▶ [Assignment] Find each line below where the word "went" occurs, and copy it.

▶ [Provided records]
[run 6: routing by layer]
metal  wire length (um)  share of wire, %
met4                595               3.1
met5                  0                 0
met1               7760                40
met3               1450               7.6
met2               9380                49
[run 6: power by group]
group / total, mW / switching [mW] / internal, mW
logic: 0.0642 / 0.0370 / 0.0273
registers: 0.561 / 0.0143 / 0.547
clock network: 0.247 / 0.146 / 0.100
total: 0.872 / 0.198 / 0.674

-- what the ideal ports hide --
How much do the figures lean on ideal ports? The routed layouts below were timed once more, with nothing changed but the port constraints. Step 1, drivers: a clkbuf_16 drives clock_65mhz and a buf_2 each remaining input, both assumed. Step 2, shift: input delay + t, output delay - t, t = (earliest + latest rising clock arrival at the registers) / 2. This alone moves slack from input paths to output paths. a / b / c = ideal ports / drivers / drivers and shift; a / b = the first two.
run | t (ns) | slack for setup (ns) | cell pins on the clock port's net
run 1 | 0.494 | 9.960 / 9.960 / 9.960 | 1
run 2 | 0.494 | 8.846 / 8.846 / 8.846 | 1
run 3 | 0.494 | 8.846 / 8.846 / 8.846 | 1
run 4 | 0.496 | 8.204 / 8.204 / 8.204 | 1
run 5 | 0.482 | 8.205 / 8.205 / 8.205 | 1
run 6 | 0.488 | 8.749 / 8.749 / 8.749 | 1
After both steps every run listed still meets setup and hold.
This is an optimization exercise on Yosys and OpenROAD, whose aim is small area, not a production implementation.
In this exercise RTL edits were held to simulation tests only and were not proved equivalent to the original.
Power figures rest on the tool's default switching activity, not on a simulated workload.

==> flow/design.v (excerpt) <==
module pcap_multi_capture #(
    parameter int NCHAN = 4,
    parameter int DW    = 32,
    parameter int ACC_W = 64
) (
    input  logic                  clk_i,
    input  logic                  reset_i,
    input  logic                  arm_i,
    input  logic                  disarm_i,
    input  logic [1:0]            capture_edge_i,
    input  logic [5:0]            shift_sum_i,
    input  logic [2*NCHAN-1:0]    chan_mode_i,
    input  logic                  enable_i,
    input  logic                  gate_i,
    input  logic                  capture_i,
    input  logic [NCHAN*DW-1:0]   posbus_i,
    output logic [DW-1:0]         dat_o,
    output logic                  dat_valid_o,
    input  logic                  dat_ready_i,
    output logic                  actv_o,
    output logic                  done_o,
    output logic [1:0]            status_o,
    output logic [1:0]            health_o
);
Settings: LEC_CHECK=0, CAP_MARGIN=10, CORE_MARGIN=2, CORE_UTILIZATION=40, CTS_BUF_LIST=sky130_fd_sc_hd__clkbuf_4 sky130_fd_sc_hd__clkbuf_8, SLEW_MARGIN=10; clock period 10.0 ns.
standard.sh (not shown) runs the stock make flow with config.mk's settings and CLKGATE_MAP_FILE= SYNTH_SCRIPT=/design/flow/synth_recipe.tcl, a recipe that flattens the netlist after the stock synthesis.
==> flow/flow/run.sh <==
#!/bin/bash
set -e
export BUFFER_PORTS_ARGS="-buffer_cell sky130_fd_sc_hd__buf_1"
export GPL_KEEP_OVERFLOW=0
export CTS_ARGS="-sink_clustering_enable -repair_clock_nets -dont_use_dummy_load -sink_clustering_size 14 -sink_clustering_max_diameter 80 -buf_list {sky130_fd_sc_hd__clkbuf_4 sky130_fd_sc_hd__clkbuf_8}"
bash standard.sh > flow_run.log 2>&1
Next try:
==> flow/flow/run.sh (replaced) <==
#!/bin/bash
set -e
export BUFFER_PORTS_ARGS="-buffer_cell sky130_fd_sc_hd__buf_1"
export CTS_ARGS="-sink_clustering_enable -repair_clock_nets -dont_use_dummy_load -sink_clustering_size 14 -sink_clustering_max_diameter 80 -buf_list {sky130_fd_sc_hd__clkbuf_4 sky130_fd_sc_hd__clkbuf_8}"
bash standard.sh > flow_run.log 2>&1
--- a/flow/config.mk
+++ b/flow/config.mk
@@ -10,3 +10,4 @@
 export CORE_UTILIZATION = 40
 export CTS_BUF_LIST = sky130_fd_sc_hd__clkbuf_4 sky130_fd_sc_hd__clkbuf_8
+export PLACE_DENSITY = 0.85
 export SLEW_MARGIN = 10
Result: The new run passed the timing, design-rule and antenna checks. Via count rose by about 4%. Setup slack gains 0.044 ns. Sequential power goes down by about 0.9%. Global-route usage climbs by 0.29 points. Power hardly moves. Cell count increases by 1.8%. Register-to-register slack gets better by 0.60 ns. Area after synthesis is unchanged. Cell area is about the same.
Next try:
--- a/flow/config.mk
+++ b/flow/config.mk
@@ -6,8 +6,7 @@
 export NUM_CORES = 4
 export LEC_CHECK = 0
-export CAP_MARGIN = 10
+export CAP_MARGIN = 20
 export CORE_MARGIN = 2
 export CORE_UTILIZATION = 40
 export CTS_BUF_LIST = sky130_fd_sc_hd__clkbuf_4 sky130_fd_sc_hd__clkbuf_8
-export PLACE_DENSITY = 0.85
-export SLEW_MARGIN = 10
+export SLEW_MARGIN = 40
What happened: The new run finished clean. Global-route usage grows by 0.25 points. Setup slack gains 0.17 ns. Clock skew climbs by 0.052 ns. Final area hardly moves. Routed wire length came out higher by 0.37%. Total power grows by 0.36%. Synthesized area stays the same. Worst hold slack is about the same.
This is an optimization exercise on Yosys and OpenROAD, whose aim is small area and a short achievable clock period, not a production implementation. At most, simulation tests tie the RTL to the original design; equivalence was not proved. Function not checked in runs 1 to 4: the RTL went through the layout flow alone.

[flow/flow/run.sh]
#!/bin/bash
set -euo pipefail
export BUFFER_PORTS_ARGS="-buffer_cell sky130_fd_sc_hd__buf_1"
export CTS_ARGS="-sink_clustering_enable -repair_clock_nets -buf_list sky130_fd_sc_hd__clkbuf_8 -sink_clustering_size 10 -dont_use_dummy_load"
bash standard.sh > standard.log 2>&1
[flow/standard.sh]
#!/bin/bash
# synth_recipe.tcl (not shown) runs the flow's synth.tcl, then flattens the netlist and writes it again
# the make line also repeats each setting of config.mk as NAME=value (left out here)
make -C /OpenROAD-flow-scripts/flow DESIGN_CONFIG=/design/flow/config.mk WORK_HOME=/design/flow/orfs CLKGATE_MAP_FILE= SYNTH_SCRIPT=/design/flow/synth_recipe.tcl "${@:-finish}"
[flow/config.mk]
export PLATFORM = sky130hd
export DESIGN_NAME = mdu_param
export DESIGN_NICKNAME = mdu_param
export VERILOG_FILES = /design/flow/design.v
export SDC_FILE = /design/flow/constraint.sdc
export NUM_CORES = 4
export LEC_CHECK = 0
export ABC_AREA = 1
export CAP_MARGIN = 20
export CORE_MARGIN = 2
export CORE_UTILIZATION = 40
export SLEW_MARGIN = 20
[flow/constraint.sdc]
create_clock -name core_clock -period 90.0 [get_ports {clk}]
set_input_delay 18.0000 -clock core_clock [delete_from_list [all_inputs] [get_ports {clk}]]
set_output_delay 18.0000 -clock core_clock [all_outputs]
set_load 0.01 [all_outputs]
[flow/design.v]
module mdu_param #(
    parameter int WIDTH       = 32,
    parameter int MULT_CYCLES = 5,
    parameter int DIV_CYCLES  = 10
) (
    input  logic             clk,
    input  logic             reset,
    input  logic             req,
    input  logic [WIDTH-1:0] in_a,
    input  logic [WIDTH-1:0] in_b,
    input  logic [3:0]       MDUOp,
    input  logic             start,
    output logic [WIDTH-1:0] data_hi,
    output logic [WIDTH-1:0] data_lo,
    output logic             busy
);
    localparam int UW = 36;    
    localparam int NU = 4;     
    localparam logic [3:0] OP_MULT  = 4'd1;
    localparam logic [3:0] OP_MULTU = 4'd2;
    localparam logic [3:0] OP_DIV   = 4'd3;
    localparam logic [3:0] OP_DIVU  = 4'd4;
    localparam logic [3:0] OP_MTHI  = 4'd7;
    localparam logic [3:0] OP_MTLO  = 4'd8;
    localparam logic [3:0] OP_MADD  = 4'd9;
    localparam logic [3:0] OP_MADDU = 4'd10;
    localparam logic [3:0] OP_MSUB  = 4'd11;
    localparam logic [3:0] OP_MSUBU = 4'd12;
    logic [31:0]   hi_q, lo_q;
    logic [3:0]    cnt_q;
    logic          busy_q;
    logic          div_q;      
    logic          sgn_q;      
    logic          msub_q;     
    logic          accum_q;    
    logic          nega_q;     
    logic          negq_q;     
    logic          negb_q;     
    logic [33:0]   a_q;        
    logic [31:0]   q_q;        
    logic          qm1_q;      
    logic [34:0]   acc_q;      
    assign data_hi = hi_q;
    assign data_lo = lo_q;
    assign busy    = busy_q;
    logic op_long, op_div, op_sgn, op_msub, op_accum;
    always_comb begin
        op_long  = 1'b0;
        op_div   = 1'b0;
        op_sgn   = 1'b0;
        op_msub  = 1'b0;
        op_accum = 1'b0;
        case (MDUOp)
            OP_MULT:  begin op_long = 1'b1; op_sgn = 1'b1; end
            OP_MULTU: begin op_long = 1'b1; end
            OP_DIV:   begin op_long = 1'b1; op_div = 1'b1; op_sgn = 1'b1; end
            OP_DIVU:  begin op_long = 1'b1; op_div = 1'b1; end
            OP_MADD:  begin op_long = 1'b1; op_sgn = 1'b1; op_accum = 1'b1; end
            OP_MADDU: begin op_long = 1'b1; op_accum = 1'b1; end
            OP_MSUB:  begin op_long = 1'b1; op_sgn = 1'b1; op_accum = 1'b1; op_msub = 1'b1; end
            OP_MSUBU: begin op_long = 1'b1; op_accum = 1'b1; op_msub = 1'b1; end
            default:  ;
        endcase
    end
    logic accept;
    assign accept = start & op_long & ~busy_q & ~req;
    logic d_first_q;    
    logic d_step_q;     
    logic d_last_q;     
    logic m_last_q;     
    logic negctl_q;     
    logic last;
    logic d_first, d_step, d_last, m_last;
    assign d_first = d_first_q;
    assign d_step  = d_step_q;
    assign d_last  = d_last_q;
    assign m_last  = m_last_q;
    assign last    = d_last_q | m_last_q;
    logic        negctl;
    logic [31:0] q_neg;
    logic [31:0] q_or;      
    assign negctl = negctl_q;
    always_comb begin
        q_or[0] = 1'b0;
        for (int i = 1; i < 32; i++) q_or[i] = q_or[i-1] | q_q[i-1];
    end
    assign q_neg = q_q ^ ({32{negctl}} & q_or);
    function automatic logic [UW-1:0] add_pp(input logic [UW-1:0] x, input logic [UW-1:0] y,
                                            input logic ci);
        logic [UW:0] g, p, gn, pn;
        logic [UW-1:0] h;
        g[0] = ci;
        p[0] = 1'b0;
        for (int i = 0; i < UW; i++) begin
            g[i+1] = x[i] & y[i];
            p[i+1] = x[i] ^ y[i];
            h[i]   = x[i] ^ y[i];
        end
        for (int d = 1; d <= UW; d = d * 2) begin
            gn = g;
            pn = p;
            for (int k = 0; k <= UW; k++) begin
                if ((k & d) != 0) begin
                    gn[k] = g[k] | (p[k] & g[(k / d) * d - 1]);
                    pn[k] = p[k] & p[(k / d) * d - 1];
                end
            end
            g = gn;
            p = pn;
        end
        for (int i = 0; i < UW; i++) add_pp[i] = h[i] ^ g[i];
    endfunction
    logic [UW-1:0] ux   [NU];
    logic [UW-1:0] uy   [NU];
    logic          ucin [NU];
    logic [UW-1:0] us   [NU];
    logic          uacc [NU];    
    logic [32:0]   urem [NU];    
    logic          b_one [NU], b_two [NU], b_neg [NU], b_hi [NU];
    always_comb begin
        for (int k = 0; k < NU; k++) begin
            logic b1, b0, bm;
            b1 = q_q[2*k+1];
            b0 = q_q[2*k];
            bm = (k == 0) ? qm1_q : q_q[2*k-1];
            if (k == 0 && m_last) begin
                b1 = sgn_q & qm1_q;
                b0 = sgn_q & qm1_q;
            end
            b_one[k] = b0 ^ bm;
            b_two[k] = (b1 & ~b0 & ~bm) | (~b1 & b0 & bm);
            b_neg[k] = b1 ^ msub_q;
            b_hi[k]  = 1'b0;
            if (m_last && k != 0) begin
                b_one[k] = 1'b0;
                b_two[k] = 1'b0;
                b_neg[k] = 1'b0;
                b_hi[k]  = (k == 1) & accum_q;
            end
            if (div_q) begin
                b_one[k] = ~d_last | ((k == 0) & (acc_q[34] ^ nega_q));
                b_two[k] = 1'b0;
                b_neg[k] = d_first ? ~negb_q : (d_last & (k == 0) & acc_q[34] & ~nega_q);
            end
        end
    end
    always_comb begin
        for (int k = 0; k < NU; k++) begin
            if (k == 0) begin
                if (d_step)
                    ux[k] = {{(UW-34){acc_q[32]}}, acc_q[32:0], q_q[31] ^ nega_q};
                else
                    ux[k] = {{(UW-35){acc_q[34]}}, acc_q};
            end else begin
                if (d_step)
                    ux[k] = {{(UW-34){urem[k-1][32]}}, urem[k-1], q_q[31-k] ^ nega_q};
                else
                    ux[k] = {{2{us[k-1][UW-1]}}, us[k-1][UW-1:2]};
            end
            if (d_step)
                ucin[k] = (k == 0) ? acc_q[34] : us[k-1][UW-1];
            else
                ucin[k] = b_neg[k] | ((k == 0) & d_last & nega_q);
            for (int i = 0; i < UW; i++) begin
                logic a1, a2;
                a1 = a_q[(i > 33) ? 33 : i];
                a2 = (i == 0) ? 1'b0 : a_q[(i - 1 > 33) ? 33 : i - 1];
                uy[k][i] = ((b_one[k] & a1) | (b_two[k] & a2)) ^ (d_step ? ucin[k] : b_neg[k]);
                if (i < 30) uy[k][i] = uy[k][i] | (b_hi[k] & hi_q[i+2]);
            end
            us[k] = add_pp(ux[k], uy[k], ucin[k]);
            if (k != 0) us[k][UW-1] = us[k][UW-2];
            uacc[k] = us[k][UW-1] ^ ~nega_q;
            urem[k] = us[k][32:0];
        end
    end
    logic        commit;
    logic        bzero;
    assign bzero  = (a_q == 34'd0);
    assign commit = last & ~(div_q & bzero);
    always_ff @(posedge clk) begin
        if (reset) begin
            hi_q      <= 32'd0;
            lo_q      <= 32'd0;
            cnt_q     <= 4'd0;
            busy_q    <= 1'b0;
            d_first_q <= 1'b0;
            d_step_q  <= 1'b0;
            d_last_q  <= 1'b0;
            m_last_q  <= 1'b0;
        end else begin
            d_first_q <= accept & op_div;
            d_step_q  <= busy_q & div_q & (cnt_q >= 4'd3);
            d_last_q  <= busy_q & div_q & (cnt_q == 4'd2);
            m_last_q  <= busy_q & ~div_q & (cnt_q == 4'd2);
            if (busy_q) begin
                cnt_q  <= cnt_q - 4'd1;
                busy_q <= (cnt_q != 4'd1);
            end else if (accept) begin
                cnt_q  <= op_div ? 4'd10 : 4'd5;
                busy_q <= 1'b1;
            end
            if (commit) begin
                hi_q <= {us[1][29:0], us[0][1:0]};
                lo_q <= q_neg;
            end else if (~busy_q & ~req & (MDUOp == OP_MTHI)) begin
                hi_q <= in_a;
            end else if (~busy_q & ~req & (MDUOp == OP_MTLO)) begin
                lo_q <= in_a;
            end
        end
    end
    always_ff @(posedge clk) begin
        if (~busy_q) begin
            div_q    <= ~MDUOp[3] & (MDUOp[2] | (MDUOp[1] & MDUOp[0]));
            sgn_q    <= MDUOp[0];
            msub_q   <= MDUOp[3] & (MDUOp[2] | (MDUOp[1] & MDUOp[0]));
            accum_q  <= MDUOp[3];
            nega_q   <= (MDUOp == OP_DIV) & in_a[31];
            negb_q   <= (MDUOp == OP_DIV) & in_b[31];
            negq_q   <= (MDUOp == OP_DIV) & (in_a[31] ^ in_b[31]);
            negctl_q <= (MDUOp == OP_DIV) & in_a[31];
            a_q      <= {{2{MDUOp[0] & in_b[31]}}, in_b};
            q_q      <= in_a;
            qm1_q    <= 1'b0;
            acc_q    <= MDUOp[3] ? {1'b0, hi_q[1:0], lo_q} : 35'd0;
        end else begin
            negctl_q <= negq_q;
            if (div_q) begin
                if (d_first) begin
                    a_q   <= us[0][33:0];
                    q_q   <= q_neg;
                    acc_q <= {35{nega_q}};
                end else begin
                    q_q   <= {q_q[27:0], uacc[0], uacc[1], uacc[2], uacc[3]};
                    acc_q <= {{2{urem[3][32]}}, urem[3]};
                end
            end else begin
                q_q   <= {us[3][1:0], us[2][1:0], us[1][1:0], us[0][1:0], q_q[31:8]};
                qm1_q <= q_q[7];
                acc_q <= {us[3][UW-1], us[3][UW-1:2]};
            end
        end
    end
endmodule
What follows belongs to an exercise in optimizing a design on an open flow for small area, a short achievable clock period and few clock cycles per item; a production flow would make more cautious choices.
RTL that was checked went through simulation tests only; none was proved equivalent to the original.
Power figures rest on the tool's default switching activity, not on a simulated workload.

// date_text_to_day_number
module date_text_to_day_number (
    input  wire logic   i_clk,
    input  wire logic   i_rst_n,
    input  wire logic          i_char_valid,
    output logic               o_char_ready,
    input  wire logic [7:0]    i_char_code,
    input  wire logic          i_char_last,
    output logic               o_day_valid,
    input  wire logic          i_day_ready,
    output logic [21:0]        o_day_number,
    output logic               o_day_status
);
export LEC_CHECK = 0
export ABC_CLOCK_PERIOD_IN_PS = 2800
export CAP_MARGIN = 20
export CORE_MARGIN = 2
export CORE_UTILIZATION = 40
export CTS_BUF_LIST = sky130_fd_sc_hd__clkbuf_4 sky130_fd_sc_hd__clkbuf_8
export SETUP_SLACK_MARGIN = 4.5
export SLEW_MARGIN = 20
create_clock -name core_clock -period 7.5 [get_ports {i_clk}]
run.sh (not shown) runs the stock make flow with config.mk's settings and CLKGATE_MAP_FILE= SYNTH_SCRIPT=/design/flow/synth_recipe.tcl, a recipe that flattens the netlist after the stock synthesis.
The starting point completed with no timing, DRC or antenna violations.
This design comes from an exercise in tuning for a short achievable clock period and few clock cycles per item on the open sky130 flow, not from production work. Function was checked by simulation only, so behaviour that the tests miss may differ from the original. No activity file was given, so power comes from the tool's default toggle rates.

===== flow/run.sh =====
#!/bin/bash
# synth_recipe.tcl (not shown) runs the flow's synth.tcl, then flattens the netlist and writes it again
# the make line also repeats each setting of config.mk as NAME=value (left out here)
make -C /OpenROAD-flow-scripts/flow DESIGN_CONFIG=/design/flow/config.mk WORK_HOME=/design/flow/orfs CLKGATE_MAP_FILE= SYNTH_SCRIPT=/design/flow/synth_recipe.tcl finish

===== flow/config.mk =====
export PLATFORM = sky130hd
export DESIGN_NAME = lc4_superscalar
export DESIGN_NICKNAME = lc4_superscalar
export VERILOG_FILES = /design/flow/design.v
export SDC_FILE = /design/flow/constraint.sdc
export NUM_CORES = 4
export LEC_CHECK = 0
export ABC_CLOCK_PERIOD_IN_PS = 2000
export CAP_MARGIN = 20
export CORE_MARGIN = 2
export CORE_UTILIZATION = 40
export GPL_ROUTABILITY_DRIVEN = 0
export SETUP_SLACK_MARGIN = 4.3
export SLEW_MARGIN = 20

===== flow/constraint.sdc =====
create_clock -name core_clock -period 6.5 [get_ports {gwe}]
set_input_delay 1.3000 -clock core_clock [delete_from_list [all_inputs] [get_ports {gwe}]]
set_output_delay 1.3000 -clock core_clock [all_outputs]
set_load 0.01 [all_outputs]

===== flow/design.v =====
`timescale 1ns/1ps
module lc4_decoder (
   input  logic [15:0] i_insn,
   output logic [2:0]  o_rd,
   output logic [2:0]  o_rs,
   output logic [2:0]  o_rt,         
   output logic        o_we,         
   output logic        o_rs_re,
   output logic        o_rt_re,
   output logic        o_is_load,
   output logic        o_is_store,
   output logic        o_is_const,
   output logic [4:0]  o_op,
   output logic        o_b_imm,      
   output logic [15:0] o_imm,        
   output logic [7:0]  o_rmask,      
   output logic [7:0]  o_amask,      
   output logic [7:0]  o_wmask       
);
   logic [3:0] opc;
   logic [2:0] sub;
   logic       add, subt, addi, andr, orr, xorr, ld, st, cst;
   assign opc  = i_insn[15:12];
   assign sub  = i_insn[5:3];
   assign add  = (opc == 4'b0001) && (sub == 3'b000);
   assign subt = (opc == 4'b0001) && (sub == 3'b010);
   assign addi = (opc == 4'b0001) && sub[2];
   assign andr = (opc == 4'b0101) && (sub == 3'b000);
   assign orr  = (opc == 4'b0101) && (sub == 3'b010);
   assign xorr = (opc == 4'b0101) && (sub == 3'b011);
   assign ld   = (opc == 4'b0110);
   assign st   = (opc == 4'b0111);
   assign cst  = (opc == 4'b1001);
   assign o_rd       = i_insn[11:9];
   assign o_rs       = i_insn[8:6];
   assign o_rt       = st ? i_insn[11:9] : i_insn[2:0];
   assign o_we       = add || subt || addi || andr || orr || xorr || ld || cst;
   assign o_rs_re    = add || subt || addi || andr || orr || xorr || ld || st;
   assign o_rt_re    = add || subt || andr || orr || xorr;
   assign o_is_load  = ld;
   assign o_is_store = st;
   assign o_is_const = cst;
   assign o_op       = {xorr, orr, andr, subt, add || addi || cst};
   assign o_b_imm    = addi || cst;
   always_comb begin
      if (cst)       o_imm = {{7{i_insn[8]}}, i_insn[8:0]};
      else if (addi) o_imm = {{11{i_insn[4]}}, i_insn[4:0]};
      else           o_imm = {{10{i_insn[5]}}, i_insn[5:0]};
   end
   always_comb begin
      o_rmask = 8'd0;
      if (o_rs_re) o_rmask[o_rs] = 1'b1;
      if (o_rt_re) o_rmask[o_rt] = 1'b1;
      o_amask = o_rmask;
      if (st)      o_rmask[o_rd] = 1'b1;
      o_wmask = 8'd0;
      if (o_we)    o_wmask[o_rd] = 1'b1;
   end
endmodule
`timescale 1ns/1ps
module lc4_regfile_ss (
   input  logic         gwe,
   input  logic         i_rst_n,
   input  logic [2:0]   i_w_rd_a,
   input  logic         i_w_rd_we_a,
   input  logic [15:0]  i_w_data_a,
   input  logic [2:0]   i_w_rd_b,
   input  logic         i_w_rd_we_b,
   input  logic [15:0]  i_w_data_b,
   output logic [127:0] o_regs
);
   logic [15:0] regs [0:7];
   always_ff @(posedge gwe) begin
      if (!i_rst_n) begin
         for (int i = 0; i < 8; i++)
            regs[i] <= 16'd0;
      end else begin
         for (int i = 0; i < 8; i++) begin
            if (i_w_rd_we_b && i_w_rd_b == i)      regs[i] <= i_w_data_b;
            else if (i_w_rd_we_a && i_w_rd_a == i) regs[i] <= i_w_data_a;
         end
      end
   end
   always_comb
      for (int i = 0; i < 8; i++)
         o_regs[16*i +: 16] = regs[i];
endmodule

▶ [Your solution]
This is an optimization exercise on Yosys and OpenROAD, whose aim is small area and a short achievable clock period, not a production implementation. At most, simulation tests tie the RTL to the original design; equivalence was not proved. Function not checked in runs 1 to 4: the RTL went through the layout flow alone.
RTL that was checked went through simulation tests only; none was proved equivalent to the original.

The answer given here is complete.